Who should consider this trial
Good fit: Ideal candidates are adults over 18 years old who require a single dental implant in the posterior region without any medical contraindications.
Not a fit: Patients with uncontrolled systemic diseases, severe malocclusion, or those who smoke heavily may not benefit from this study.
Why it matters
Potential benefit: If successful, this study could lead to improved outcomes and satisfaction for patients receiving dental implants.

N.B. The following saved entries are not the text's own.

File: config.mk
export PLATFORM = sky130hd
export DESIGN_NAME = bcd_seg_scan
export DESIGN_NICKNAME = d
export VERILOG_FILES = /design/src/rtl/bcd_seg_scan.sv
export SDC_FILE = /design/constraint.sdc
export NUM_CORES = 1
export LEC_CHECK = 0
export ABC_AREA = 1
export CAP_MARGIN = 15
export CORE_MARGIN = 2
export CORE_UTILIZATION = 50
export CTS_CLUSTER_SIZE = 28
export DETAILED_ROUTE_END_ITERATION = 7
export GPL_TIMING_DRIVEN = 1
export HOLD_SLACK_MARGIN = 0.08
export PLACE_DENSITY = 0.74
export SLEW_MARGIN = 20
export SYNTH_ARGS = -nofsm -noshare
export SYNTH_HDL_FRONTEND = slang
export SYNTH_SLANG_ARGS = --single-unit
export TNS_END_PERCENT = 10
File: constraint.sdc
create_clock -name clk -period 1.45 [get_ports clk]
set_input_delay 0.29 -clock clk [delete_from_list [all_inputs] [get_ports clk]]
set_output_delay 0.29 -clock clk [all_outputs]
set_load 0.03 [all_outputs]
File: src/rtl/bcd_seg_scan.sv
// Sign + 4-digit BCD display scanner with tear-free frame-boundary update.
// Optional leading-zero blanking enabled by defining BCD_SEG_LZB_EN.
module bcd_seg_scan #(
    parameter int SCAN_DIV  = 1000,
    parameter int BLANK_CYC = 2
) (
    input  logic        clk,
    input  logic        rstn,
    input  logic [16:0] bcd,
    input  logic        bcd_vld,
    output logic [6:0]  seg,
    output logic [4:0]  dig_sel,
    output logic        frame_done,
    output logic        upd_ack
);

    localparam int CNT_W = (SCAN_DIV > 1) ? $clog2(SCAN_DIV) : 1;
    localparam logic [CNT_W-1:0] DIV_LAST = CNT_W'(SCAN_DIV - 1);
    localparam logic [2:0] IDX_LAST = 3'd4;

    logic [CNT_W-1:0] div_cnt_q, div_cnt_d;
    logic [2:0]       idx_q, idx_d;
    logic [16:0]      shadow_q, shadow_d;
    logic             pending_q, pending_d;
    logic [16:0]      active_q, active_d;
    logic [6:0]       seg_q, seg_d;
    logic [4:0]       dig_sel_q, dig_sel_d;
    logic             frame_done_q, frame_done_d;
    logic             upd_ack_q, upd_ack_d;

    logic div_last;
    logic boundary;
    logic slot_blank;
    logic lz_th, lz_hu, lz_te;
    logic sign_neg;

    function automatic logic [6:0] enc7(input logic [3:0] d);
        logic [6:0] s;
        case (d)
            4'd0:    s = 7'h3F;
            4'd1:    s = 7'h06;
            4'd2:    s = 7'h5B;
            4'd3:    s = 7'h4F;
            4'd4:    s = 7'h66;
            4'd5:    s = 7'h6D;
            4'd6:    s = 7'h7D;
            4'd7:    s = 7'h07;
            4'd8:    s = 7'h7F;
            4'd9:    s = 7'h6F;
            default: s = 7'h79;
        endcase
        return s;
    endfunction

    // Slot timing: div_cnt runs within a slot, idx walks the five slots.
    always_comb begin
        div_last  = (div_cnt_q == DIV_LAST);
        boundary  = div_last && (idx_q == IDX_LAST);
        div_cnt_d = div_cnt_q + 1'b1;
        idx_d     = idx_q;
        if (div_last) begin
            div_cnt_d = '0;
            idx_d     = (idx_q == IDX_LAST) ? 3'd0 : idx_q + 3'd1;
        end
    end

    // A word arriving on the boundary cycle bypasses the shadow and commits directly.
    always_comb begin
        shadow_d     = shadow_q;
        pending_d    = pending_q;
        active_d     = active_q;
        frame_done_d = 1'b0;
        upd_ack_d    = 1'b0;
        if (bcd_vld) begin
            shadow_d  = bcd;
            pending_d = 1'b1;
        end
        if (boundary) begin
            frame_done_d = 1'b1;
            if (pending_q || bcd_vld) begin
                active_d  = bcd_vld ? bcd : shadow_q;
                pending_d = 1'b0;
                upd_ack_d = 1'b1;
            end
        end
    end

`ifdef BCD_SEG_LZB_EN
    // A nonzero digit (including >9) stops blanking for every lower digit.
    always_comb begin
        lz_th = (active_q[15:12] == 4'd0);
        lz_hu = lz_th && (active_q[11:8] == 4'd0);
        lz_te = lz_hu && (active_q[7:4] == 4'd0);
    end
`else
    always_comb begin
        lz_th = 1'b0;
        lz_hu = 1'b0;
        lz_te = 1'b0;
    end
`endif

    always_comb begin
        slot_blank = (int'(div_cnt_q) < BLANK_CYC);
        sign_neg   = active_q[16] && (active_q[15:0] != 16'd0);
        seg_d      = '0;
        dig_sel_d  = '0;
        if (!slot_blank) begin
            dig_sel_d = 5'b00001 << idx_q;
            case (idx_q)
                3'd0:    seg_d = enc7(active_q[3:0]);
                3'd1:    seg_d = lz_te ? 7'h00 : enc7(active_q[7:4]);
                3'd2:    seg_d = lz_hu ? 7'h00 : enc7(active_q[11:8]);
                3'd3:    seg_d = lz_th ? 7'h00 : enc7(active_q[15:12]);
                3'd4:    seg_d = sign_neg ? 7'h40 : 7'h00;
                default: seg_d = '0;
            endcase
        end
    end

    always_ff @(posedge clk or negedge rstn) begin
        if (!rstn) begin
            div_cnt_q    <= '0;
            idx_q        <= '0;
            shadow_q     <= '0;
            pending_q    <= 1'b0;
            active_q     <= '0;
            seg_q        <= '0;
            dig_sel_q    <= '0;
            frame_done_q <= 1'b0;
            upd_ack_q    <= 1'b0;
        end else begin
            div_cnt_q    <= div_cnt_d;
            idx_q        <= idx_d;
            shadow_q     <= shadow_d;
            pending_q    <= pending_d;
            active_q     <= active_d;
            seg_q        <= seg_d;
            dig_sel_q    <= dig_sel_d;
            frame_done_q <= frame_done_d;
            upd_ack_q    <= upd_ack_d;
        end
    end

    assign seg        = seg_q;
    assign dig_sel    = dig_sel_q;
    assign frame_done = frame_done_q;
    assign upd_ack    = upd_ack_q;

endmodule

# After elaboration in Yosys (flattened, before gate mapping)
# Memory sizes are Yosys's and may differ from the RTL's.
# Cells that the tools add are included.
# classes
n_addsub	2
mul	0
div	0
magnitude_cmp	1
eq_ne	5
n_shift	1
muxes	13
bitwise	0
reduce_logical	6
# ops
cell	count
7-bit case mux with 5 select lines	1
17-bit 2-to-1 mux	1
16-bit nonzero test	1
7-bit 2-to-1 mux	2
10-bit by 1-bit adder with 10-bit output, second input constant	1
10-bit == test, second input constant	1
10-bit by 2-bit less-than comparator with 1-bit output, second input constant	1
10-bit 2-to-1 mux	1
3-bit by 2-bit == test with 1-bit output, second input constant	2
1-bit 2-to-1 mux	6
5-bit 2-to-1 mux	1
1-bit by 3-bit left shift with 5-bit output, first input constant	1
3-bit by 1-bit adder with 3-bit output, second input constant	1
3-bit by 1-bit == test with 1-bit output, second input constant	1
3-bit == test, second input constant	1
3-bit logical NOT	1
3-bit 2-to-1 mux	1
1-bit logical AND	2
2-bit AND reduction	1
1-bit logical OR	1
# totals
ff_bits	62
latchBits	0
mem_bits_rw	0
rom_bits	448
in_bits	20
output_inout_bits	14
elab_cells	41
n_memories	4
# mem_list
memory	words	word_bits	read_ports	rd_clocked_by_memory_dff	write_ports	line_no	source
(no name shown)	16	7	1	0	0	39	case (d)
(no name shown)	16	7	1	0	0	39	
(no name shown)	16	7	1	0	0	39	
(no name shown)	16	7	1	0	0	39	

# Longest topological paths before layout
# Gate-level depths: netlist of the first run.
# depth
word_depth	5
depth_mapped	10
mapped_depth_nobuf	9

# Least setup slack after synthesis of the first run
# No wires, ideal clock.
# synth_path
path_kind	reg2reg
start	register idx_q[0]
end	register active_q[10]
arrival_ns	1.309
required_time_ns	1.385
path_slack_ns	0.075
stages_incl_launch_ff	9
period_less_slack_ns	1.375
cell_sequence	dfrtp_1 inv_1 ha_1 nand2_2 inv_2 buf_2 buf_2 nand4_1 nand2_1
# synth_between
elab_chain_len	3
# synth_rtl
element	line_no	source
from (decl)	22	logic [2:0] idx_q, idx_d;
from (signal assigned)	134	idx_q <= idx_d;
3-bit == test	58	boundary = div_last && (idx_q == IDX_LAST);
1-bit logical AND	58	
2-bit AND reduction (no source line)	-	
to (signal assigned)	137	active_q <= active_d;
to (decl)	25	logic [16:0] active_q, active_d;
# No other way between the ends.
# A chain may end at the register's enable or synchronous reset.

# Final worst setup path of the first run
# layout_path
start	register idx_q[1]
end	register seg_q[1] (netlist: seg[1])
# layout_between
elab_chain_len	3
# layout_rtl
element	line_no	source
3-bit == test (tied with other cells)	110	case (idx_q)
7-bit case mux with 5 select lines *	110	
7-bit 2-to-1 mux *	108	if (!slot_blank) begin
via seg_d[1]	26	logic [6:0] seg_q, seg_d;
to (signal assigned)	138	seg_q <= seg_d;
to (decl)	26	
# Mark *: on every way through the listed nets, which the timed path passes. The rest lies on a longest branch.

How similar studies have performed: While there are few clinical studies on the on1 abutment, the approach of using a fixed abutment during surgery is relatively novel and has not been extensively tested.
Eligibility criteria
Show full inclusion / exclusion criteria
The inclusion criteria were as follows: 1. At least eighteen years old without any medical contraindications, able to tolerate dental implant surgery; 2. Planned to implant with Nobel Parallel CC™ in the maxillary or mandible posterior tooth regions with single-implant-prosthesis design; 3. No requirement for further bone augmentation; 4. Sufficient space to place the abutment and future prosthesis; 5. Adhere to follow-up. The exclusion criteria were as follows: 1. Uncontrolled systematic diseases (blood pressure \>180/100 mmHg, fasting blood glucose \>8.88 mmol/L, myocardial infarction in six months, cardiac function class III to IV, third- or second-degree II atrioventricular block, and double bundle branch block et al.); 2. Using drugs such as bisphosphonates within three months; 3. Heavy smoker (≥ 10 cigarettes per day), alcoholism, and drug abuse; 4. Uncontrolled periodontitis; 5. Implant site infection; 6. Pregnancy or lactation; 7. Severe malocclusion.
Where this trial is running
Hangzhou, Zhejiang
- The Affiliated Stomatology Hospital, Zhejiang University School of Medicine, 166 North Qiu'tao Road — Hangzhou, Zhejiang, China (RECRUITING)
Study contacts
- Study coordinator: Fuming He, PhD
- Email: hfm@zju.edu.cn
- Phone: 13516817697
How to participate
- Review the eligibility criteria above with your treating physician.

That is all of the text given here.